The robots were developed by Hangzhou-based Woosiyuan Telecom Technology Co Ltd and are now going through trial operations. The A-Tie robots, whose name means "iron" in Chinese, are 0.8 meters tall and weigh 15 kilograms, similar to a two- or three-year-old human. They have round bodies and heads with two antennae, the Xinhua News Agency reported.
The robots are controlled by a mobile phone app or touch screens, and they can do much more than just remind patients to take their medicine.
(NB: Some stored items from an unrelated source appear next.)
[config.mk]
export PLATFORM = sky130hd
export DESIGN_NAME = gradient_line_rasterizer_flat
export DESIGN_NICKNAME = d
export VERILOG_FILES = /design/src/hw/rtl/glr_pkg.sv /design/src/hw/rtl/glr_cmd_if.sv /design/src/hw/rtl/glr_pix_if.sv /design/src/hw/rtl/gradient_line_rasterizer.sv /design/src/hw/rtl/glr_pixel.sv /design/src/flat_wrapper.sv
export SDC_FILE = /design/constraint.sdc
export NUM_CORES = 2
export LEC_CHECK = 0
export BUFFER_PORTS_ARGS = -buffer_cell sky130_fd_sc_hd__buf_2
export CAP_MARGIN = 20
export CORE_ASPECT_RATIO = 0.7
export CORE_UTILIZATION = 34
export CTS_BUF_LIST = sky130_fd_sc_hd__clkbuf_2
export CTS_CLUSTER_SIZE = 40
export DETAILED_ROUTE_END_ITERATION = 16
export PLACE_DENSITY_LB_ADDON = 0.3
export SYNTH_ARGS = -nofsm -noshare
export SYNTH_HDL_FRONTEND = slang
export SYNTH_HIERARCHICAL = 1
export SYNTH_SLANG_ARGS = --single-unit
export TNS_END_PERCENT = 1
[constraint.sdc]
create_clock -name clk -period 13.2 [get_ports clk]
set_clock_uncertainty 0.1 [all_clocks]
set_input_delay 2.64 -clock clk [delete_from_list [all_inputs] [get_ports clk]]
set_output_delay 2.64 -clock clk [all_outputs]
set_load 0.01 [all_outputs]
File: config.mk
export PLATFORM = sky130hd
export DESIGN_NAME = task_deadline_lease_monitor
export DESIGN_NICKNAME = d
export VERILOG_FILES = /design/src/rtl/tdlm_pkg.sv /design/src/rtl/task_deadline_lease_monitor.sv /design/src/rtl/tdlm_cmp.sv
export SDC_FILE = /design/constraint.sdc
export NUM_CORES = 2
export LEC_CHECK = 0
export BUFFER_PORTS_ARGS = -buffer_cell sky130_fd_sc_hd__buf_4
export CAP_MARGIN = 40
export CELL_PAD_IN_SITES_DETAIL_PLACEMENT = 1
export CELL_PAD_IN_SITES_GLOBAL_PLACEMENT = 2
export CORE_ASPECT_RATIO = 0.75
export CORE_UTILIZATION = 43
export CTS_BUF_LIST = sky130_fd_sc_hd__clkbuf_16
export CTS_CLUSTER_DIAMETER = 80
export DETAILED_ROUTE_END_ITERATION = 16
export GPL_TIMING_DRIVEN = 0
export PLACE_DENSITY = 0.76
export SLEW_MARGIN = 25
export SYNTH_ARGS = -nofsm -noshare
export SYNTH_HDL_FRONTEND = slang
export SYNTH_SLANG_ARGS = --single-unit
File: constraint.sdc
create_clock -name clk -period 7.7 [get_ports clk]
set_clock_uncertainty 0.15 [all_clocks]
set_input_delay 0.77 -clock clk [delete_from_list [all_inputs] [get_ports clk]]
set_output_delay 0.77 -clock clk [all_outputs]
set_load 0.02 [all_outputs]
$ cat src/hdl/rom_image_header_loader_assert.svh
// ============================================================================
// ROM image header loader assertion macros
// Shared concurrent assertion shorthands for the loader's modules.
// ============================================================================
`ifndef ROM_IMAGE_HEADER_LOADER_ASSERT_SVH
`define ROM_IMAGE_HEADER_LOADER_ASSERT_SVH

// A condition that must hold at every clock edge out of reset.
`define RIL_ASSERT_ALWAYS(label, clk, rst_n, expr, msg) \
    label: assert property (@(posedge clk) disable iff (!rst_n) (expr)) else $error(msg);

// A consequence that must hold in the same cycle as its trigger.
`define RIL_ASSERT_IMPLY(label, clk, rst_n, ante, cons, msg) \
    label: assert property (@(posedge clk) disable iff (!rst_n) (ante) |-> (cons)) else $error(msg);

// A consequence that must hold in the cycle after its trigger.
`define RIL_ASSERT_NEXT(label, clk, rst_n, ante, cons, msg) \
    label: assert property (@(posedge clk) disable iff (!rst_n) (ante) |=> (cons)) else $error(msg);

`endif

$ cat src/hdl/ril_pkg.sv
// ============================================================================
// ROM image loader package
// Request types, command format and status codes shared by the loader.
// ============================================================================
package ril_pkg;

    // One incoming image byte request.
    typedef struct packed {
        logic [7:0] image_byte;
        logic       first;
    } t_in_item;

    // One result request.
    typedef struct packed {
        logic        is_write;
        logic [15:0] address;
        logic [7:0]  data;
        logic [2:0]  status;
        logic        last;
    } t_out_item;

    // Status codes.
    localparam logic [2:0] STATUS_BUSY         = 3'd0;
    localparam logic [2:0] STATUS_LOADED       = 3'd1;
    localparam logic [2:0] STATUS_BAD_MARKS    = 3'd2;
    localparam logic [2:0] STATUS_BAD_VERSION  = 3'd3;
    localparam logic [2:0] STATUS_BAD_CHECKSUM = 3'd4;

    // Command kinds passed from the front end to the back end.
    typedef enum logic {
        CMD_SINGLE,
        CMD_VECTORS
    } t_cmd_kind;

    // A single command carries a finished result; a vector command carries the
    // selected vector pairs, which the back end expands into a write burst.
    typedef struct packed {
        t_cmd_kind       kind;
        t_out_item       single;
        logic [2:0]      vec_mask;
        logic [5:0][7:0] vec_bytes;
        logic            size_zero;
    } t_cmd;

endpackage

$ cat src/hdl/rom_image_header_loader.sv
// ============================================================================
// ROM image header loader
// Checks a ROM image header and turns the image into memory write requests.
// ============================================================================
// Usage: image bytes enter through a queue-style port: a request is taken when
// push is high and full is low; first marks the first header byte and restarts
// loading at any time. Results leave through a queue-style port: the oldest
// result is on o_result while empty is low and is taken when pop is high.
// Header bytes 0 to 14 give no result; byte 15 gives one error status, the
// selected vector writes (up to six), or, with no vectors and no payload, the
// loaded status. Each payload byte gives one write, the final one carrying the
// loaded status. Bytes after completion are dropped. A vector burst is loaded
// into the back end, then gives one write per cycle while the receiver takes them.
// Throughput: one byte per cycle while full is low; the command queue absorbs
// the time that a header with vectors holds the back end.
// Reset (synchronous, active low) clears the phase, counters and queues; no
// clearing pass is run. When the receiver stalls, the output register holds its
// result, the command queue fills, and full rises after QUEUE_DEPTH commands.
// ============================================================================
module rom_image_header_loader #(
    parameter int QUEUE_DEPTH = 4
) (
    input  logic               i_clk,
    input  logic               i_rst_n,
    input  logic               push,
    output logic               full,
    input  ril_pkg::t_in_item  i_item,
    output logic               empty,
    input  logic               pop,
    output ril_pkg::t_out_item o_result
);

    logic          accept;
    logic          cmd_valid;
    ril_pkg::t_cmd cmd;
    logic          head_valid;
    ril_pkg::t_cmd head;
    logic          head_pop;

    assign accept = push && !full;

    // Header capture and classification, payload tracking and command issue.
    ril_front u_front (
        .i_clk       (i_clk),
        .i_rst_n     (i_rst_n),
        .i_accept    (accept),
        .i_item      (i_item),
        .o_cmd_valid (cmd_valid),
        .o_cmd       (cmd)
    );

    // Commands waiting for the back end.
    ril_cmd_queue #(
        .DEPTH (QUEUE_DEPTH)
    ) u_cmd_queue (
        .i_clk        (i_clk),
        .i_rst_n      (i_rst_n),
        .i_push       (cmd_valid),
        .i_cmd        (cmd),
        .o_full       (full),
        .i_pop        (head_pop),
        .o_head_valid (head_valid),
        .o_head       (head)
    );

    // Write generation and output register.
    ril_back u_back (
        .i_clk        (i_clk),
        .i_rst_n      (i_rst_n),
        .i_head_valid (head_valid),
        .i_head       (head),
        .o_head_pop   (head_pop),
        .i_pop        (pop),
        .o_empty      (empty),
        .o_result     (o_result)
    );

endmodule

$ cat src/hdl/ril_front.sv
// ============================================================================
// ROM image loader front end
// Captures and checks the header, tracks the payload and issues commands.
// ============================================================================
`include "rom_image_header_loader_assert.svh"

module ril_front (
    input  logic              i_clk,
    input  logic              i_rst_n,
    input  logic              i_accept,
    input  ril_pkg::t_in_item i_item,
    output logic              o_cmd_valid,
    output ril_pkg::t_cmd     o_cmd
);

    typedef enum logic [1:0] {
        PH_IDLE,
        PH_HEADER,
        PH_PAYLOAD,
        PH_DONE
    } t_phase;

    localparam logic [7:0] START_MARK    = 8'h5A;
    localparam logic [7:0] END_MARK      = 8'hA5;
    localparam logic [7:0] MAJOR_VERSION = 8'h01;
    localparam logic [3:0] SUM_FIRST     = 4'd3;
    localparam logic [3:0] SUM_LAST      = 4'd13;
    localparam logic [3:0] HEADER_END    = 4'd15;

    t_phase      r_phase, n_phase;
    logic [3:0]  r_index, n_index;
    logic [7:0]  r_sum, n_sum;
    logic [15:0] r_load_ptr, n_load_ptr;
    logic [15:0] r_bytes_left, n_bytes_left;
    logic [7:0]  r_store [16];

    t_phase      eff_phase;
    logic [3:0]  eff_index;
    logic [7:0]  eff_sum;
    logic [7:0]  in_byte;
    logic [15:0] hdr_size;
    logic [15:0] left_dec;

    assign in_byte  = i_item.image_byte;
    assign hdr_size = {r_store[6], r_store[5]};
    assign left_dec = 16'(r_bytes_left - 16'd1);

    // A first byte restarts the header capture in the same cycle.
    always_comb begin
        if (i_item.first) begin
            eff_phase = PH_HEADER;
            eff_index = '0;
            eff_sum   = '0;
        end else begin
            eff_phase = r_phase;
            eff_index = r_index;
            eff_sum   = r_sum;
        end
    end

    // Next state and command generation.
    always_comb begin
        n_phase      = r_phase;
        n_index      = r_index;
        n_sum        = r_sum;
        n_load_ptr   = r_load_ptr;
        n_bytes_left = r_bytes_left;
        o_cmd_valid  = 1'b0;
        o_cmd        = '0;
        o_cmd.kind   = ril_pkg::CMD_SINGLE;
        if (i_accept) begin
            n_phase = eff_phase;
            n_index = eff_index;
            n_sum   = eff_sum;
            case (eff_phase)
                PH_HEADER: begin
                    if (eff_index >= SUM_FIRST && eff_index <= SUM_LAST) begin
                        n_sum = 8'(eff_sum + in_byte);
                    end
                    if (eff_index == HEADER_END) begin
                        n_phase                = PH_DONE;
                        o_cmd.single.last      = 1'b1;
                        if (r_store[0] != START_MARK || in_byte != END_MARK) begin
                            o_cmd_valid         = 1'b1;
                            o_cmd.single.status = ril_pkg::STATUS_BAD_MARKS;
                        end else if (r_store[2] != MAJOR_VERSION) begin
                            o_cmd_valid         = 1'b1;
                            o_cmd.single.status = ril_pkg::STATUS_BAD_VERSION;
                        end else if (eff_sum != r_store[14]) begin
                            o_cmd_valid         = 1'b1;
                            o_cmd.single.status = ril_pkg::STATUS_BAD_CHECKSUM;
                        end else begin
                            n_load_ptr   = {r_store[4], r_store[3]};
                            n_bytes_left = hdr_size;
                            if (hdr_size != 16'd0) begin
                                n_phase = PH_PAYLOAD;
                            end
                            if (r_store[7][2:0] != 3'd0) begin
                                o_cmd_valid     = 1'b1;
                                o_cmd.kind      = ril_pkg::CMD_VECTORS;
                                o_cmd.vec_mask  = r_store[7][2:0];
                                o_cmd.vec_bytes = {r_store[13], r_store[12], r_store[11],
                                                   r_store[10], r_store[9], r_store[8]};
                                o_cmd.size_zero = (hdr_size == 16'd0);
                            end else if (hdr_size == 16'd0) begin
                                o_cmd_valid         = 1'b1;
                                o_cmd.single.status = ril_pkg::STATUS_LOADED;
                            end
                        end
                    end else begin
                        n_index = 4'(eff_index + 4'd1);
                    end
                end
                PH_PAYLOAD: begin
                    o_cmd_valid           = 1'b1;
                    o_cmd.single.is_write = 1'b1;
                    o_cmd.single.address  = r_load_ptr;
                    o_cmd.single.data     = in_byte;
                    o_cmd.single.last     = 1'b1;
                    o_cmd.single.status   = (left_dec == 16'd0) ? ril_pkg::STATUS_LOADED
                                                                : ril_pkg::STATUS_BUSY;
                    n_bytes_left          = left_dec;
                    n_load_ptr            = 16'(r_load_ptr + 16'd1);
                    if (left_dec == 16'd0) begin
                        n_phase = PH_DONE;
                    end
                end
                default: begin
                    // Stray bytes while idle or finished are dropped.
                end
            endcase
        end
    end

    // Control state.
    always_ff @(posedge i_clk) begin
        if (!i_rst_n) begin
            r_phase      <= PH_IDLE;
            r_index      <= '0;
            r_sum        <= '0;
            r_load_ptr   <= '0;
            r_bytes_left <= '0;
        end else begin
            r_phase      <= n_phase;
            r_index      <= n_index;
            r_sum        <= n_sum;
            r_load_ptr   <= n_load_ptr;
            r_bytes_left <= n_bytes_left;
        end
    end

    // Header byte capture.
    always_ff @(posedge i_clk) begin
        if (i_accept && eff_phase == PH_HEADER) begin
            r_store[eff_index] <= in_byte;
        end
    end

    `RIL_ASSERT_ALWAYS(a_payload_has_bytes, i_clk, i_rst_n, (r_phase != PH_PAYLOAD) || (r_bytes_left != 16'd0), "payload phase with no bytes left")

endmodule

$ cat src/hdl/ril_cmd_queue.sv
// ============================================================================
// ROM image loader command queue
// Short first-in first-out queue between the front end and the back end.
// ============================================================================
`include "rom_image_header_loader_assert.svh"

module ril_cmd_queue #(
    parameter int DEPTH = 4
) (
    input  logic          i_clk,
    input  logic          i_rst_n,
    input  logic          i_push,
    input  ril_pkg::t_cmd i_cmd,
    output logic          o_full,
    input  logic          i_pop,
    output logic          o_head_valid,
    output ril_pkg::t_cmd o_head
);

    localparam int PTR_W = (DEPTH > 1) ? $clog2(DEPTH) : 1;
    localparam int CNT_W = $clog2(DEPTH + 1);

    ril_pkg::t_cmd r_mem [DEPTH];
    logic [PTR_W-1:0] r_wr_ptr, n_wr_ptr;
    logic [PTR_W-1:0] r_rd_ptr, n_rd_ptr;
    logic [CNT_W-1:0] r_count, n_count;
    logic             do_push;
    logic             do_pop;

    assign o_full       = (r_count == CNT_W'(DEPTH));
    assign o_head_valid = (r_count != '0);
    assign o_head       = r_mem[r_rd_ptr];
    assign do_push      = i_push && !o_full;
    assign do_pop       = i_pop && o_head_valid;

    // Pointer and fill count update.
    always_comb begin
        n_wr_ptr = r_wr_ptr;
        n_rd_ptr = r_rd_ptr;
        n_count  = r_count;
        if (do_push) begin
            n_wr_ptr = (r_wr_ptr == PTR_W'(DEPTH - 1)) ? '0 : PTR_W'(r_wr_ptr + 1'b1);
        end
        if (do_pop) begin
            n_rd_ptr = (r_rd_ptr == PTR_W'(DEPTH - 1)) ? '0 : PTR_W'(r_rd_ptr + 1'b1);
        end
        if (do_push && !do_pop) begin
            n_count = CNT_W'(r_count + 1'b1);
        end else if (do_pop && !do_push) begin
            n_count = CNT_W'(r_count - 1'b1);
        end
    end

    always_ff @(posedge i_clk) begin
        if (!i_rst_n) begin
            r_wr_ptr <= '0;
            r_rd_ptr <= '0;
            r_count  <= '0;
        end else begin
            r_wr_ptr <= n_wr_ptr;
            r_rd_ptr <= n_rd_ptr;
            r_count  <= n_count;
        end
    end

    // Entry storage.
    always_ff @(posedge i_clk) begin
        if (do_push) begin
            r_mem[r_wr_ptr] <= i_cmd;
        end
    end

    `RIL_ASSERT_ALWAYS(a_count_in_range, i_clk, i_rst_n, r_count <= CNT_W'(DEPTH), "queue count beyond depth")
    `RIL_ASSERT_IMPLY(a_no_push_when_full, i_clk, i_rst_n, o_full, !i_push, "command pushed into a full queue")

endmodule

$ cat src/hdl/ril_back.sv
// ============================================================================
// ROM image loader back end
// Expands commands into result requests and holds the output register.
// ============================================================================
`include "rom_image_header_loader_assert.svh"

module ril_back (
    input  logic               i_clk,
    input  logic               i_rst_n,
    input  logic               i_head_valid,
    input  ril_pkg::t_cmd      i_head,
    output logic               o_head_pop,
    input  logic               i_pop,
    output logic               o_empty,
    output ril_pkg::t_out_item o_result
);

    localparam logic [15:0] VECTOR_BASE = 16'hFFFA;

    logic                  r_busy;
    logic [2:0]            r_mask;
    logic                  r_hi;
    logic [5:0][7:0]       r_vec;
    logic                  r_size_zero;
    logic                  r_out_valid;
    ril_pkg::t_out_item    r_out;

    logic                  advance;
    logic [1:0]            pair;
    logic [2:0]            pair_bit;
    logic [2:0]            rest_mask;
    logic                  beat_last;
    ril_pkg::t_out_item    beat;

    assign o_empty  = !r_out_valid;
    assign o_result = r_out;
    assign advance  = !r_out_valid || i_pop;

    // Lowest selected vector pair still to be written.
    always_comb begin
        if (r_mask[0]) begin
            pair = 2'd0;
        end else if (r_mask[1]) begin
            pair = 2'd1;
        end else begin
            pair = 2'd2;
        end
        pair_bit  = 3'(3'b001 << pair);
        rest_mask = r_mask & ~pair_bit;
        beat_last = r_hi && (rest_mask == 3'd0);
    end

    // One vector write of the burst.
    always_comb begin
        beat.is_write = 1'b1;
        beat.address  = 16'(VECTOR_BASE + {13'd0, pair, r_hi});
        beat.data     = r_vec[{pair, r_hi}];
        beat.status   = (beat_last && r_size_zero) ? ril_pkg::STATUS_LOADED
                                                   : ril_pkg::STATUS_BUSY;
        beat.last     = beat_last;
    end

    // A single command leaves the queue only when the output can take it.
    assign o_head_pop = !r_busy && i_head_valid
                        && (i_head.kind == ril_pkg::CMD_VECTORS || advance);

    // Burst sequencing and output register.
    always_ff @(posedge i_clk) begin
        if (!i_rst_n) begin
            r_busy      <= 1'b0;
            r_out_valid <= 1'b0;
            r_hi        <= 1'b0;
            r_mask      <= '0;
        end else if (r_busy) begin
            if (advance) begin
                r_out       <= beat;
                r_out_valid <= 1'b1;
                if (r_hi) begin
                    r_hi   <= 1'b0;
                    r_mask <= rest_mask;
                    if (rest_mask == 3'd0) begin
                        r_busy <= 1'b0;
                    end
                end else begin
                    r_hi <= 1'b1;
                end
            end
        end else if (i_head_valid && i_head.kind == ril_pkg::CMD_VECTORS) begin
            r_busy      <= 1'b1;
            r_mask      <= i_head.vec_mask;
            r_hi        <= 1'b0;
            r_vec       <= i_head.vec_bytes;
            r_size_zero <= i_head.size_zero;
            if (advance) begin
                r_out_valid <= 1'b0;
            end
        end else if (i_head_valid && advance) begin
            r_out       <= i_head.single;
            r_out_valid <= 1'b1;
        end else if (advance) begin
            r_out_valid <= 1'b0;
        end
    end

    `RIL_ASSERT_IMPLY(a_busy_has_pairs, i_clk, i_rst_n, r_busy, r_mask != 3'd0, "vector burst with no pair selected")
    `RIL_ASSERT_NEXT(a_burst_holds, i_clk, i_rst_n, r_busy && !advance, $stable(r_mask) && $stable(r_hi), "vector burst moved while stalled")

endmodule
$ cat config.mk
export PLATFORM = sky130hd
export DESIGN_NAME = rom_image_header_loader
export DESIGN_NICKNAME = d
export VERILOG_FILES = /design/src/hdl/ril_pkg.sv /design/src/hdl/rom_image_header_loader.sv /design/src/hdl/ril_front.sv /design/src/hdl/ril_cmd_queue.sv /design/src/hdl/ril_back.sv
export VERILOG_INCLUDE_DIRS = /design/src /design/src/hdl
export SDC_FILE = /design/constraint.sdc
export NUM_CORES = 1
export LEC_CHECK = 0
export ABC_CLOCK_PERIOD_IN_PS = 11650
export BUFFER_PORTS_ARGS = -buffer_cell sky130_fd_sc_hd__clkbuf_2
export CAP_MARGIN = 20
export CORE_MARGIN = 2
export CORE_UTILIZATION = 40
export DETAILED_ROUTE_END_ITERATION = 8
export GPL_TIMING_DRIVEN = 0
export PLACE_DENSITY = 0.55
export SETUP_SLACK_MARGIN = 0.4
export SYNTH_ARGS = -nofsm -noshare
export SYNTH_HDL_FRONTEND = slang
export SYNTH_SLANG_ARGS = --single-unit
$ cat constraint.sdc
create_clock -name i_clk -period 11.65 [get_ports i_clk]
set_clock_uncertainty 0.05 [all_clocks]
set_input_delay 1.7475 -clock i_clk [delete_from_list [all_inputs] [get_ports i_clk]]
set_output_delay 1.7475 -clock i_clk [all_outputs]
set_load 0.02 [all_outputs]
==> results of run 1 <==
[sequential cells by signal, indices dropped and copies added, names as in the netlist, 4 cells and up, named ones only]
| signal | count |
|---|---|
| u_front.r_bytes_left | 16 |
| u_cmd_queue.r_mem | 328 |
| u_back.r_vec | 48 |
| u_front.r_load_ptr | 16 |
| u_front.r_index | 4 |
| u_front.r_sum | 8 |
| u_front.r_store | 107 |
| u_back.o_result | 29 |
[worst paths after layout]
check / startpoint / to / slack [ns] / depth (start not counted)
min: u_cmd_queue.r_rd_ptr[0]$_SDFFE_PN0P_ / flop / 0.44 / 2
min reg2reg: u_cmd_queue.r_rd_ptr[0]$_SDFFE_PN0P_ / flop / 0.44 / 2
max: i_item[0] / u_cmd_queue.r_mem[2][26]$_DFFE_PP_ / 6.93 / 12
max reg2reg: flop / u_cmd_queue.r_count[2]$_SDFFE_PN0P_ / 8.27 / 9
[layer usage]
metal / global-route usage (%) / vias up / share of wire, %
met2: 29.8 / 393 / 47
li1: - / 5917 / -
met4: 5.08 / 0 / 1.9
met3: 2.53 / 77 / 5.5
met5: 0 / - / 0
met1: 28.0 / 6795 / 46
[cell type report]
type | count | area, um2 | share of cell area, %
Buffer | 79 | 344 | 1.30
Clock buffer | 81 | 1610 | 6.10
Clock inverter | 32 | 226 | 0.858
Inverter | 25 | 93.8 | 0.356
Multi-Input combinational cell | 778 | 6180 | 23.4
Sequential cell | 574 | 16600 | 63.0
Tap cell | 765 | 957 | 3.63
Timing Repair Buffer | 47 | 347 | 1.31
[logic make-up after synthesis]
logic type	count (synthesis)	synth area share [%]
buf+inv	104	1.89
simple gates	424	9.61
mux	101	8.94
compound gates	212	5.92
flops	574	71.6
xor+xnor	15	0.566
fa+ha+maj	26	1.47
[worst register-to-register path: stages, from the launching register on]
cell and delay (ns):
dfxtp_1 0.30, clkbuf_1 0.56, mux4_2 0.46, o21ai_0 0.58, ha_1 0.30, inv_1 0.06
fa_1 0.37, xor2_1 0.18, or3_1 0.30, a21oi_1 0.15
[through the flow]
step                setup slack, ns  instances
floorplan                      5.90       1456
finish                         6.93       2381
global route                   6.69       2381
CTS                            6.95       2380
detailed placement             6.31       2267
global placement               3.64       2262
Their screens can be used to make video calls, hold virtual consultations or watch television, said Xinhua.
Zhao Huyue, deputy chief of the social welfare center, said "the robots could bring some new experiences to the elderly people and make the nursing service diverse."
Robotic future
"The robot was developed with policy support for encouraging intelligential industries," Sun Jian, the leader of the A-Tie project, told the Global Times on Friday.
The country aims to sell more than 30 billion yuan ($4.6 billion) worth of service robots by 2020 amid surging demand in the healthcare, scientific research and domestic service sectors, according to a guideline posted on the website of the Ministry of Industry and Information Technology (MIIT).
"But nursing robots are still in the development stage, at which the technologies are immature and many potential functions are still only in our imagination," Zuo Shiquan, an expert at the Beijing-based CCID Consulting, told the Global Times on Friday.
Zuo noted that at the current stage, people's understanding and awareness of nursing robots is still forming, and the industry has just started.
Sun said that the functions of the robots are still limited by current technologies, but the development team is gradually upgrading them, adding functions such as bringing tea to people.
Zuo said that technologies, such as recognition technology, man-machine cooperation and interdisciplinary technologies, have been or will be put into nursing robots, and in the next 10 to 20 years, a trend of more and more robots serving and nursing people will be witnessed.
"In the future, the nursing robots could have more uses, such as analyzing the health of elderly people and giving them treatment," an unnamed staff member from the Hangzhou Social Welfare Center was quoted as saying by thepaper.cn.
People's role
China had about 222 million people over 60 years old as of the end of 2015, accounting for 16.1 percent of the country's total population, Deputy Civil Affairs Minister Gao Xiaobing said at an expo for seniors held in Beijing in May.
"China is facing not only the pressure of an aging population, but also a lack of social workers and facilities to take care of elderly people, which is the reason that now we need nursing robots," Hu Xingdou, a professor at the Beijing Institute of Technology, told the Global Times on Thursday.
Caring for elderly people demands a huge amount of labor, so some other countries, especially Japan, have also been stressing the development of nursing robots, according to Zuo.
"Related safeguards and laws regarding robots are also needed," he added.
"Robots do not have emotions and they never complain, so they can meet the needs of seniors," Hu said, noting that "however, robots are always machines. They cannot replace human care, especially the company of seniors' children and relatives."